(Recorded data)
..........

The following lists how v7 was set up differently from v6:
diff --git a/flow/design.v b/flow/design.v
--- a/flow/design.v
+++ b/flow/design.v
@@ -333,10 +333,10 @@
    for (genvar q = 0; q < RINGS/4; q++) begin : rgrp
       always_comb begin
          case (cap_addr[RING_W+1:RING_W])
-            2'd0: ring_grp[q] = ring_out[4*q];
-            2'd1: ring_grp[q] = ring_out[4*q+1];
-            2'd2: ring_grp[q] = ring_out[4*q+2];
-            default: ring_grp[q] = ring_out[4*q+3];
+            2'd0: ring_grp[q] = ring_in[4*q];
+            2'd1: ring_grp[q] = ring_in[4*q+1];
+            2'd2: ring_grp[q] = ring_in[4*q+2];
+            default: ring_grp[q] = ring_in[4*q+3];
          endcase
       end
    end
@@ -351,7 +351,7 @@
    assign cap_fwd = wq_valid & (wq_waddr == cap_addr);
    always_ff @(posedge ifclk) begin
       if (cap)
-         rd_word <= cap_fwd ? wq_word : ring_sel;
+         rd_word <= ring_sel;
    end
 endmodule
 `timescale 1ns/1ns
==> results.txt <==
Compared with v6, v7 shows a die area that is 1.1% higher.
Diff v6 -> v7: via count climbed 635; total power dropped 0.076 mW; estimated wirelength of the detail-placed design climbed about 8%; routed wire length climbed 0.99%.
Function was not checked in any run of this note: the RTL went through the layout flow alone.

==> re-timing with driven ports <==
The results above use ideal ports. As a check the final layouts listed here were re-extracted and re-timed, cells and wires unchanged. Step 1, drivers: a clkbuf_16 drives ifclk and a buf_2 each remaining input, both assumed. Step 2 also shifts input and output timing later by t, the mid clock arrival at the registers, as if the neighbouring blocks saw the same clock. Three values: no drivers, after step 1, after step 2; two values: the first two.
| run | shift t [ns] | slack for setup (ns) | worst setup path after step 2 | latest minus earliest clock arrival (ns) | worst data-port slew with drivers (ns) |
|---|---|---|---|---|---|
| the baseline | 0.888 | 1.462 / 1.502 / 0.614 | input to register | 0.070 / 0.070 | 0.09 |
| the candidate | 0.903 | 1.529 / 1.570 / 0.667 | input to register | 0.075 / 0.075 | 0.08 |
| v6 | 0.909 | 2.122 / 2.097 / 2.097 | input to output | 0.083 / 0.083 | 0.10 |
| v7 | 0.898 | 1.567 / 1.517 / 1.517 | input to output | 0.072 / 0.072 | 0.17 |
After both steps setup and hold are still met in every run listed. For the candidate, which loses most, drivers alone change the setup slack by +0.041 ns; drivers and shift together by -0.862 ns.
From an optimization exercise on the open Yosys and OpenROAD flow, aimed at small area; shortcuts taken in it are not production practice. Function was checked by simulation only, so behaviour that the tests miss may differ from the original. Power is estimated from default activity; no workload was simulated.

==> flow/design.v (outline; a module is shown in full before it is edited, if it fits) <==
// module boron_round_key_store: 485 lines
module boron_round_key_store #(
  parameter int Key_Bit_Size     = 80,
  parameter int Number_of_Rounds = 26
) (
  input  logic                    clk,
  input  logic                    reset,
  input  logic                    key_load,
  input  logic [Key_Bit_Size-1:0] Key,
  input  logic [4:0]              rk_idx,
  output logic [63:0]             round_key,
  output logic                    busy,
  output logic                    ready
);
  // ...
==> flow/run.sh <==
#!/bin/bash
# synth_recipe.tcl (not shown) runs the flow's synth.tcl, then flattens the netlist and writes it again
# the make line also repeats each setting of config.mk as NAME=value (left out here)
make -C /OpenROAD-flow-scripts/flow DESIGN_CONFIG=/design/flow/config.mk WORK_HOME=/design/flow/orfs CLKGATE_MAP_FILE= SYNTH_SCRIPT=/design/flow/synth_recipe.tcl finish
==> flow/config.mk <==
export PLATFORM = sky130hd
export DESIGN_NAME = boron_round_key_store
export DESIGN_NICKNAME = boron_round_key_store
export VERILOG_FILES = /design/flow/design.v
export SDC_FILE = /design/flow/constraint.sdc
export NUM_CORES = 4
export LEC_CHECK = 0
export ABC_AREA = 1
export CAP_MARGIN = 20
export CORE_MARGIN = 2
export CORE_UTILIZATION = 40
export SLEW_MARGIN = 20
==> flow/constraint.sdc <==
create_clock -name core_clock -period 5.0 [get_ports {clk}]
set_input_delay 1.0000 -clock core_clock [delete_from_list [all_inputs] [get_ports {clk}]]
set_output_delay 1.0000 -clock core_clock [all_outputs]
set_load 0.01 [all_outputs]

..........

Your assignment: List every line from the entries above in which "begin" appears.

Completed exercise:
    for (genvar q = 0; q < RINGS/4; q++) begin : rgrp
       always_comb begin
    always_ff @(posedge ifclk) begin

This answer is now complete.